What is expected :: The result should consist solely of the line containing "--- a/flow/config.mk" and the lines that follow it below, each reproduced exactly, the last line included.
Extracted entries Start Marker
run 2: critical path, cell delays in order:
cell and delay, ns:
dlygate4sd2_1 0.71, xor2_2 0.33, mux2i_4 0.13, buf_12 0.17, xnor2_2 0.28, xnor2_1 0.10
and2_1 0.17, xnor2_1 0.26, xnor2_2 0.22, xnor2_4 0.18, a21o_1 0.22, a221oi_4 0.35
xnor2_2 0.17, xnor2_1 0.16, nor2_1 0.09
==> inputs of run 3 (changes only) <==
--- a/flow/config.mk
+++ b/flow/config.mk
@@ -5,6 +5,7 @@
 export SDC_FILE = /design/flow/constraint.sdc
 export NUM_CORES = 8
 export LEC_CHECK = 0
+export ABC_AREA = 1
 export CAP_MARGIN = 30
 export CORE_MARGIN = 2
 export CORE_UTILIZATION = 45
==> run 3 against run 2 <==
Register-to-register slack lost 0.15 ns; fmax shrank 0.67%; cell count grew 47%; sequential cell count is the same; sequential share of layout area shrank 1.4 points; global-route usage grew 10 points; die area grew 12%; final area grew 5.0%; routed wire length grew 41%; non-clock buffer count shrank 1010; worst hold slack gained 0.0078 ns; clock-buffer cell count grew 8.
Extracted entries End Marker
Exercise result ::
--- a/flow/config.mk
+++ b/flow/config.mk
@@ -5,6 +5,7 @@
 export SDC_FILE = /design/flow/constraint.sdc
 export NUM_CORES = 8
 export LEC_CHECK = 0
+export ABC_AREA = 1
 export CAP_MARGIN = 30
 export CORE_MARGIN = 2
 export CORE_UTILIZATION = 45
==> run 3 against run 2 <==
Register-to-register slack lost 0.15 ns; fmax shrank 0.67%; cell count grew 47%; sequential cell count is the same; sequential share of layout area shrank 1.4 points; global-route usage grew 10 points; die area grew 12%; final area grew 5.0%; routed wire length grew 41%; non-clock buffer count shrank 1010; worst hold slack gained 0.0078 ns; clock-buffer cell count grew 8.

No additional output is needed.